### Assignment:
Below are records; please set down exactly the lines from the first through the one containing "clkdlybuf4s50_1 | 96 |".

### Exercise data:
※

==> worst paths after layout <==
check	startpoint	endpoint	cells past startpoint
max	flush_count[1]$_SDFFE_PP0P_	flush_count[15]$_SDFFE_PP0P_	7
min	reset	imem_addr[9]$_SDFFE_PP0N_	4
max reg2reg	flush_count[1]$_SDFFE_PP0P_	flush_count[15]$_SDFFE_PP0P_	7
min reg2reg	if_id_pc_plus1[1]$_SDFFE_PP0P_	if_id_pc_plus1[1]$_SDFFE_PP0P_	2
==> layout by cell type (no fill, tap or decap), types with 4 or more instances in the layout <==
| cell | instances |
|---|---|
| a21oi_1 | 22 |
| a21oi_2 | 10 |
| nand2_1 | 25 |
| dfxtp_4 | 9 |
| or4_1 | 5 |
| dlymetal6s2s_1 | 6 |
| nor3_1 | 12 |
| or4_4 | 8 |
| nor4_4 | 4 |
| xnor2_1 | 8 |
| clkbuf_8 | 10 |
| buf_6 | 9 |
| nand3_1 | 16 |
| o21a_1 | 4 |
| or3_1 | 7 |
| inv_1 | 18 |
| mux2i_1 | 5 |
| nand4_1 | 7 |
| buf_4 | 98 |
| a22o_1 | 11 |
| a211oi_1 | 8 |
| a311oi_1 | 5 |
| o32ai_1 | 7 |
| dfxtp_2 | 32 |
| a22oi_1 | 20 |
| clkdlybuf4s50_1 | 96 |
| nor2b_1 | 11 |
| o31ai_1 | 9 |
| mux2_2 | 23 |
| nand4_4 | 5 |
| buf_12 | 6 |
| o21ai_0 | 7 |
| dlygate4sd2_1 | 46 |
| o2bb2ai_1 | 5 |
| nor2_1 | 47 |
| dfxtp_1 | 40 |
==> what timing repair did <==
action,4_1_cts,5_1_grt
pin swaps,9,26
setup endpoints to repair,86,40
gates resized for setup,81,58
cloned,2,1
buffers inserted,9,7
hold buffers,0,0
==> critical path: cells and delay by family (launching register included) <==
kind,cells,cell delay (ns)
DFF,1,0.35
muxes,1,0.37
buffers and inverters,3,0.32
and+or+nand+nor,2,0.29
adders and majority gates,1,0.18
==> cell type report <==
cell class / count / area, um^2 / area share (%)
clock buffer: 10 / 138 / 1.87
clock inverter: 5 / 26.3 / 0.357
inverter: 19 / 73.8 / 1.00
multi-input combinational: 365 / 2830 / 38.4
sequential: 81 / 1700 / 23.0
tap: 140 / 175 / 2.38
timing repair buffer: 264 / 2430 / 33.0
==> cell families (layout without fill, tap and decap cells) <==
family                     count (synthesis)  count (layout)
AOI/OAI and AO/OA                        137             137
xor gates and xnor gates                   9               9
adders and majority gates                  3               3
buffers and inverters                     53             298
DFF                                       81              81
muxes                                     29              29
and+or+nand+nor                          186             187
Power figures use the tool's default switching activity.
--- src/rtl/sysid_pkg.sv ---
// sysid_pkg: shared FSM states, default expected words and counter sizing for the sysid checker.
package sysid_pkg;
  typedef enum logic [2:0] {IDLE, RD_ID, LAT_ID, RD_TS, LAT_TS, CHECK, DONE} state_t;
  localparam logic [31:0] DEFAULT_ID = 32'd0;
  localparam logic [31:0] DEFAULT_TIMESTAMP = 32'd1463423999;
  function automatic int stall_width(input int n);
    int w;
    w = $clog2(n + 1);
    return w < 8 ? 8 : w;
  endfunction
endpackage

--- src/rtl/sysid_read_timer.sv ---
// sysid_read_timer: per-read stall and read-latency counters.
//   clock, reset_n : clock, async active-low reset
//   stall          : read pending and slave asserting waitrequest
//   wait_lat       : FSM is waiting out read latency
//   stall_hit      : this stalled cycle is the TIMEOUT_CYCLES-th one
//   lat_last       : this latency cycle is the one carrying valid readdata
module sysid_read_timer
  import sysid_pkg::*;
#(
  parameter int READ_LATENCY = 0,
  parameter int TIMEOUT_CYCLES = 255
) (
  input  logic clock,
  input  logic reset_n,
  input  logic stall,
  input  logic wait_lat,
  output logic stall_hit,
  output logic lat_last
);
  localparam int CW = stall_width(TIMEOUT_CYCLES);
  logic [CW-1:0] stall_cnt;
  logic [1:0] lat_cnt;
  // A read ends on its first non-stalled cycle, so clearing whenever not stalled also clears on entry.
  always_ff @(posedge clock or negedge reset_n)
    if (!reset_n) begin
      stall_cnt <= '0;
      lat_cnt <= '0;
    end else begin
      stall_cnt <= stall ? stall_cnt + CW'(1) : '0;
      lat_cnt <= wait_lat ? lat_cnt + 2'd1 : '0;
    end
  assign stall_hit = stall && stall_cnt == CW'(TIMEOUT_CYCLES - 1);
  assign lat_last = wait_lat && lat_cnt == 2'(READ_LATENCY - 1);
endmodule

※

### Task solution:
==> worst paths after layout <==
check	startpoint	endpoint	cells past startpoint
max	flush_count[1]$_SDFFE_PP0P_	flush_count[15]$_SDFFE_PP0P_	7
min	reset	imem_addr[9]$_SDFFE_PP0N_	4
max reg2reg	flush_count[1]$_SDFFE_PP0P_	flush_count[15]$_SDFFE_PP0P_	7
min reg2reg	if_id_pc_plus1[1]$_SDFFE_PP0P_	if_id_pc_plus1[1]$_SDFFE_PP0P_	2
==> layout by cell type (no fill, tap or decap), types with 4 or more instances in the layout <==
| cell | instances |
|---|---|
| a21oi_1 | 22 |
| a21oi_2 | 10 |
| nand2_1 | 25 |
| dfxtp_4 | 9 |
| or4_1 | 5 |
| dlymetal6s2s_1 | 6 |
| nor3_1 | 12 |
| or4_4 | 8 |
| nor4_4 | 4 |
| xnor2_1 | 8 |
| clkbuf_8 | 10 |
| buf_6 | 9 |
| nand3_1 | 16 |
| o21a_1 | 4 |
| or3_1 | 7 |
| inv_1 | 18 |
| mux2i_1 | 5 |
| nand4_1 | 7 |
| buf_4 | 98 |
| a22o_1 | 11 |
| a211oi_1 | 8 |
| a311oi_1 | 5 |
| o32ai_1 | 7 |
| dfxtp_2 | 32 |
| a22oi_1 | 20 |
| clkdlybuf4s50_1 | 96 |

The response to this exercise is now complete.